Michael ConnellyThe John Adams Institute, in co-operation with Publishing House De Boekerij, presented Michael Connelly, who spoke about his latest Harry Bosch novel Lost Light (Verloren Licht). Arno Ruitenbeek, crime reporter of the Noord Hollands Dagblad, introduced Michael Connelly and conducted the interview with him, as well as moderated questions from the audience.

In Lost Light Harry Bosch is fifty-two years old and has quit the Los Angeles Police Department. Retirement, he says, makes him feel like a jazz musician waiting for a gig. The gig arrives with a call from Lawton Cross. This former fellow officer, who remained paralyzed after a shoot-out four years ago, wants Bosch to solve the murder of Angella Benton, a young film production assistant, and the probably linked theft of $ 2 million real cash, brought in for use as a prop on a action-movie set. At that time the case was taken away from Bosch and given to Cross’s department, the Robbery-Homicide Division. When Bosch after four years starts to investigate the murder without the use of his badge, he is warned off by the LAPD and even more forcefully by the FBI, now operating under post 9/11 rules. They think the stolen money was used to finance a terrorist training camp. The intricate plot finalizes in an explosive climax and a clever unexpected ending.

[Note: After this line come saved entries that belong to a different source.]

### src/rtl/obj_pkg.sv
/*
 * shared definitions for the object table DMA
 * - table sizes and end marker
 * - APB register offsets
 * - fetcher and scanner state enums
 * - table write, object entry, status and config structs
 */

package obj_pkg;

    // one buffer half, 256 entries of four words
    localparam int obj_words   = 1024;
    localparam int obj_entries = 256;

    // attribute high byte that closes the table
    localparam logic [7:0] end_marker = 8'hff;

    // APB byte offsets
    localparam logic [3:0] reg_ctrl   = 4'h0;
    localparam logic [3:0] reg_base   = 4'h4;
    localparam logic [3:0] reg_status = 4'h8;

    typedef enum logic [1:0] {
        fetch_idle,
        fetch_grant,
        fetch_copy,
        fetch_fill
    } fetch_state_t;

    typedef enum logic [1:0] {
        scan_idle,
        scan_read,
        scan_emit
    } scan_state_t;

    // addr counts in natural order, the buffer does the inversion
    typedef struct packed {
        logic        en;
        logic [9:0]  addr;
        logic [15:0] data;
    } tbl_wr_t;

    // attr is word 3 of the entry, x is word 0
    typedef struct packed {
        logic [15:0] attr;
        logic [15:0] code;
        logic [15:0] y;
        logic [15:0] x;
    } obj_entry_t;

    typedef struct packed {
        logic       busy;
        logic       frame;
        logic [8:0] count;
    } dma_status_t;

    typedef struct packed {
        logic       enable;
        logic [6:0] base;
    } dma_cfg_t;

endpackage

### src/rtl/obj_scan.sv
/*
 * display-side table scanner
 * reads the display half entry by entry, skips empty entries
 * streams entries with valid/ready and holds them while stalled
 */

`timescale 1ns/1ps

module obj_scan
    import obj_pkg::*;
(
    input  logic        clk,
    input  logic        rst,
    input  logic        scan_start,
    input  logic [15:0] rd_data,
    input  logic        obj_ready,
    output logic [9:0]  rd_addr,
    output obj_entry_t  obj,
    output logic        obj_valid,
    output logic        scan_done
);

    scan_state_t state;

    logic [9:0]  addr;
    // read issued last cycle, data is on rd_data now
    logic        pend;
    logic        pend_last;
    // every word of the half has been issued
    logic        iss_end;
    obj_entry_t  acc;
    obj_entry_t  full;
    logic        done_word;
    logic        hold;
    logic        issue;
    logic        load_new;

    assign rd_addr = addr;

    // words arrive attr first, shift them in from the bottom
    assign full = '{attr: acc.code, code: acc.y, y: acc.x, x: rd_data};

    assign done_word = pend && pend_last;
    // entry ready but the output slot is still taken
    assign hold      = done_word && (full != '0) && obj_valid && !obj_ready;
    assign issue     = (state == scan_read) && !iss_end && !hold;
    assign load_new  = (state == scan_read) && done_word && (full != '0) && !hold;

    always_ff @(posedge clk, posedge rst) begin
        if (rst) begin
            state     <= scan_idle;
            addr      <= 10'd0;
            pend      <= 1'b0;
            pend_last <= 1'b0;
            iss_end   <= 1'b0;
            obj_valid <= 1'b0;
            scan_done <= 1'b0;
        end else begin
            scan_done <= 1'b0;
            pend      <= issue;
            pend_last <= issue && (addr[1:0] == 2'b11);
            if (issue) begin
                addr <= addr + 10'd1;
                if (addr[9:2] == 8'(obj_entries - 1) && addr[1:0] == 2'b11)
                    iss_end <= 1'b1;
            end
            if (obj_valid && obj_ready)
                obj_valid <= 1'b0;
            case (state)
                scan_idle: begin
                    if (scan_start) begin
                        addr    <= 10'd0;
                        iss_end <= 1'b0;
                        state   <= scan_read;
                    end
                end
                scan_read: begin
                    if (hold)
                        state <= scan_emit;
                    else if (load_new)
                        obj_valid <= 1'b1;
                    else if (iss_end && !pend && (!obj_valid || obj_ready)) begin
                        // last entry gone, pass complete
                        scan_done <= 1'b1;
                        state     <= scan_idle;
                    end
                end
                scan_emit: begin
                    // slot frees, move the held entry out and resume reading
                    if (obj_ready) begin
                        obj_valid <= 1'b1;
                        state     <= scan_read;
                    end
                end
                default: begin
                    state <= scan_idle;
                end
            endcase
        end
    end

    // entry payload
    always_ff @(posedge clk) begin
        if (pend)
            acc <= full;
        if (load_new)
            obj <= full;
        else if (state == scan_emit && obj_ready)
            obj <= acc;
    end

endmodule

### config.mk
export PLATFORM = sky130hd
export DESIGN_NAME = obj_scan
export DESIGN_NICKNAME = d
export VERILOG_FILES = /design/src/rtl/obj_pkg.sv /design/src/rtl/obj_scan.sv
export SDC_FILE = /design/constraint.sdc
export NUM_CORES = 1
export LEC_CHECK = 0
export BUFFER_PORTS_ARGS = -buffer_cell sky130_fd_sc_hd__buf_2
export CAP_MARGIN = 15
export CORE_UTILIZATION = 50
export DETAILED_ROUTE_END_ITERATION = 6
export MAX_ROUTING_LAYER = met4
export PLACE_DENSITY = 0.72
export SYNTH_ARGS = -nofsm -noshare
export SYNTH_HDL_FRONTEND = slang
export SYNTH_SLANG_ARGS = --single-unit
### constraint.sdc
create_clock -name clk -period 9.3 [get_ports clk]
set_input_delay 1.395 -clock clk [delete_from_list [all_inputs] [get_ports clk]]
set_output_delay 1.395 -clock clk [all_outputs]
set_load 0.02 [all_outputs]
==> key figures <==
Status
  • Status: completed

Yosys
  • Mapped Area: 6120 um2
  • Synth Flop Type: edfxtp_1
  • Post-synthesis register bit count: 145
  • Number of flops mapped to enable cells by yosys: 128
  • Gate Count Post-Synth: ~360
  • Yosys warns: 0
  • Register area share after synthesis: 69.8%
  • Syn Area/Cell: ~17 um2
  • Fraction of registers with async set/reset: 11.7%
  • Yosys cell types: 43
  • Syn_nets: just under 400

Clock network
  • Worst-path clk slew: 60 ps
  • Setup repair bufs after CTS: 0
  • CTS tree: built
  • Cts bufs inserted: 17
  • Number of H-tree levels: 4
  • Max Root-Sink Buffers: 2
  • Cts hold-fix bufs: 0
  • Clk_lat worst skew: ~420 ps
  • Clk sinks: ~150
  • CTS resizes: 0
  • Root Driver: clkbuf_16

Final layout
  • Final net count: 489
  • Register Area: 4270 um2
  • Share of layout cells above drive strength 1: 39.8%
  • ANT cells: 0
  • Multi-input combinational cell area: 1730 um2
  • Fillers: 880
  • Finished Cell Area: 7310 um2
  • Synth-to-layout area growth: 19.5%

Drt
  • WL/cell: 19.1 um
  • Via count: around 3600
  • Vias per std cell: 5.78
  • DR DRC count: 0
  • Initial DRT Pass Iterations: 4
  • 1st-iter DRT viols: 338
  • Routed wire length: 11900 um
  • Final ANT Viol Nets: 0

Setup path
  • Critical path type: input pin to flop
  • Crit end category: flop
  • R2r setup slk: 5650 ps
  • R2r worst-path depth: 6
  • Worst r2r src: pend$_DFF_PP0_
  • CP Launch Point: rd_data[6]
  • Worst Path Arrival: ~4300 ps
  • CP max FO: 65
  • Worst path required time: 9410 ps
  • Kind of start point of the critical path: input pin
  • FF-to-FF End: obj[39]$_DFFE_PP_

STA
  • Worst Hold Slack: 517 ps
  • Min Tclk post-route: 4190 ps
  • Tcrit/Tclk final: between 40% and 50%
  • Max Freq: approximately 0.24 GHz
  • Slew of the pin with the lowest slew margin: 1040 ps
  • Final TNS setup: 0 ps
  • Slew Limit Headroom: 30.7%
  • Final hold vios: 0
  • Max Clock Skew: 18.0 ps
  • Final setup viols: 0
  • RSZ-0062 raised after global routing: no
  • Max-slew violation count: 0

Hold path
  • WHS Path Cells: 0
  • Hold Crit Class: flop to flop
  • Hold Path Sink: acc[32]$_DFFE_PP_
  • Hold path start: acc[16]$_DFFE_PP_

Global route
  • Total GRT Usage: between 20% and 30%
  • Initial antenna violation count: 0
  • Largest net degree at the start of global routing: 70
  • First-pass GRT wire length: 18900 um
  • Vias in the first global route: 3490
  • Global route total overflow: 0

Placed design
  • RD Place Congestion: roughly 0.81
  • Dpl cell area: 6700 um2
  • Post-DP HPWL: 7930 um
  • I/O Buffers: 95

Pwr
  • Total leakage power: 0.00274 uW
  • Peak VDD IR: 143 uV
  • Post-route total power: around 2100 uW
  • Power Density: 290 nW/um2

Die
  • Die Y: between 100 and 150 um
  • Starting Density: 51.2%
  • Num rows: 40
  • Core outline area: 12000 um2
  • DIE AREA: between 10000 and 15000 um2
  • Die width: between 100 and 150 um
  • Number of placed I/O pins: between 90 and 100

Run
  • Max cap viols: 0
[area by class of cell]
cell class	count	area share, %
inverters	6	0.308
clock buffers	17	5.82
well taps	147	2.51
multi-input cells	195	23.6
clock inverters	15	2.33
repair buffers	99	7.01
flip-flops and latches	145	58.4
[flip-flops by register name (all words and copies together), names as in the netlist]
register and cells:
acc 64, iss_end 1, obj 64, obj_valid 1
pend 1, pend_last 1, rd_addr 10, scan_done 1
state 2
[cell usage after synthesis (2+ instances only)]
cell type | n | share of area (%)
edfxtp_1 | 128 | 63
mux2_4 | 40 | 9.8
nor4_1 | 22 | 2.2
dfrtp_1 | 17 | 7.0
mux2_2 | 15 | 2.8
nand2_1 | 14 | 0.86
nand4_1 | 11 | 1.1
nor2_1 | 10 | 0.61
clkbuf_1 | 9 | 0.55
mux2_1 | 9 | 1.7
nand3_1 | 9 | 0.74
a21oi_1 | 6 | 0.49
buf_6 | 6 | 1.1
inv_1 | 6 | 0.37
ha_1 | 5 | 1.0
o21ai_0 | 5 | 0.41
a31oi_1 | 4 | 0.41
and4_1 | 4 | 0.57
o211ai_1 | 4 | 0.49
o311ai_0 | 4 | 0.57
a211oi_1 | 3 | 0.37
o311a_1 | 3 | 0.49
and2_1 | 2 | 0.20
and4b_1 | 2 | 0.33
nand2b_1 | 2 | 0.20
nand3b_1 | 2 | 0.25
nor2b_1 | 2 | 0.20
nor3_1 | 2 | 0.16
or3_1 | 2 | 0.20
[stage by stage]
| stage | cells | utilization [%] | worst slack [ps] |
|---|---|---|---|
| 4_1_cts | 623 | 61.0 | 4630 |
| 6_report | 624 | 61.1 | 5110 |
| 3_3_place_gp | 591 | 56.0 | 4350 |
| 3_5_place_dp | 591 | 56.0 | 4200 |
| 2_1_floorplan | 362 | - | 5140 |
| 5_1_grt | 624 | 61.1 | 4910 |
[worst max path at each step]
stage                     cells past startpoint  slack, ps           endpoint
after floorplan                               5       5140   obj[0]$_DFFE_PP_
after global placement                        8       4350  obj[57]$_DFFE_PP_
after detailed placement                      8       4200  obj[39]$_DFFE_PP_
after CTS                                     8       4630  obj[39]$_DFFE_PP_
after global routing                          9       4910  obj[56]$_DFFE_PP_
final                                         9       5110  obj[39]$_DFFE_PP_
[cells by family after synthesis]
group	after synthesis	synth area share, %
AND/OR/NAND/NOR	89	8.57
adder cells (fa/ha/maj)	5	1.02
AO/OA/AOI/OAI	36	4.15
multiplexers	65	14.4
buffers and inverters	22	2.11
flip-flops	145	69.8
[critical path, stage by stage]
cell,delay (ps)
buf_2,110
nor4_1,460
nand4_1,240
nor4_4,410
buf_8,220
nor3_2,60
buf_4,430
a21o_2,540
buf_4,380
[cells in the final DEF (no fill, tap or decap), types with 5 or more instances in the layout]
cell type	Yosys	routed
a21oi_1	6	6
buf_2	1	95
clkbuf_16	0	17
dfrtp_1	17	16
edfxtp_1	128	128
ha_1	5	5
inv_1	6	6
inv_6	0	5
mux2_1	9	9
mux2_2	15	15
mux2_4	40	40
nand2_1	14	14
nand3_1	9	9
nand4_1	11	11
nor2_1	10	10
nor4_1	22	22
o21ai_0	5	5
[per-layer routing]
layer  GRT usage, %  routed length, um  up-vias
met3           5.02                564       17
met5              -                  0        -
li1               -                  -     1662
met1           27.4               5520     1814
met2           29.5               5570      111
met4           9.16                269        0
[where the power goes]
part / switching (uW) / internal [uW] / leakage, uW
clock: 292 / 382 / 0.000291
combinational: 203 / 177 / 0.00102
sequential: 126 / 942 / 0.00142
total: 622 / 1500 / 0.00274
No activity file was read; power rests on OpenSTA's default activity.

Michael Connelly worked as a journalist for several newspapers in Florida and was appointed in the late eighties at the Los Angeles Times. After three years on the crime beat in the city of his literary hero, Raymond Chandler, Connelly published in 1992 his first novel, The Black Echo, featuring the LAPD detective Harry Bosch. In 1994 he left the LA Times to devote himself entirely to writing. Besides nine Harry Bosch novels, Connelly wrote three other mystery novels, of which Blood Work was made into a movie by Clint Eastwood. Connelly has won several awards, among which the prestigious Edgar Allen Poe Award.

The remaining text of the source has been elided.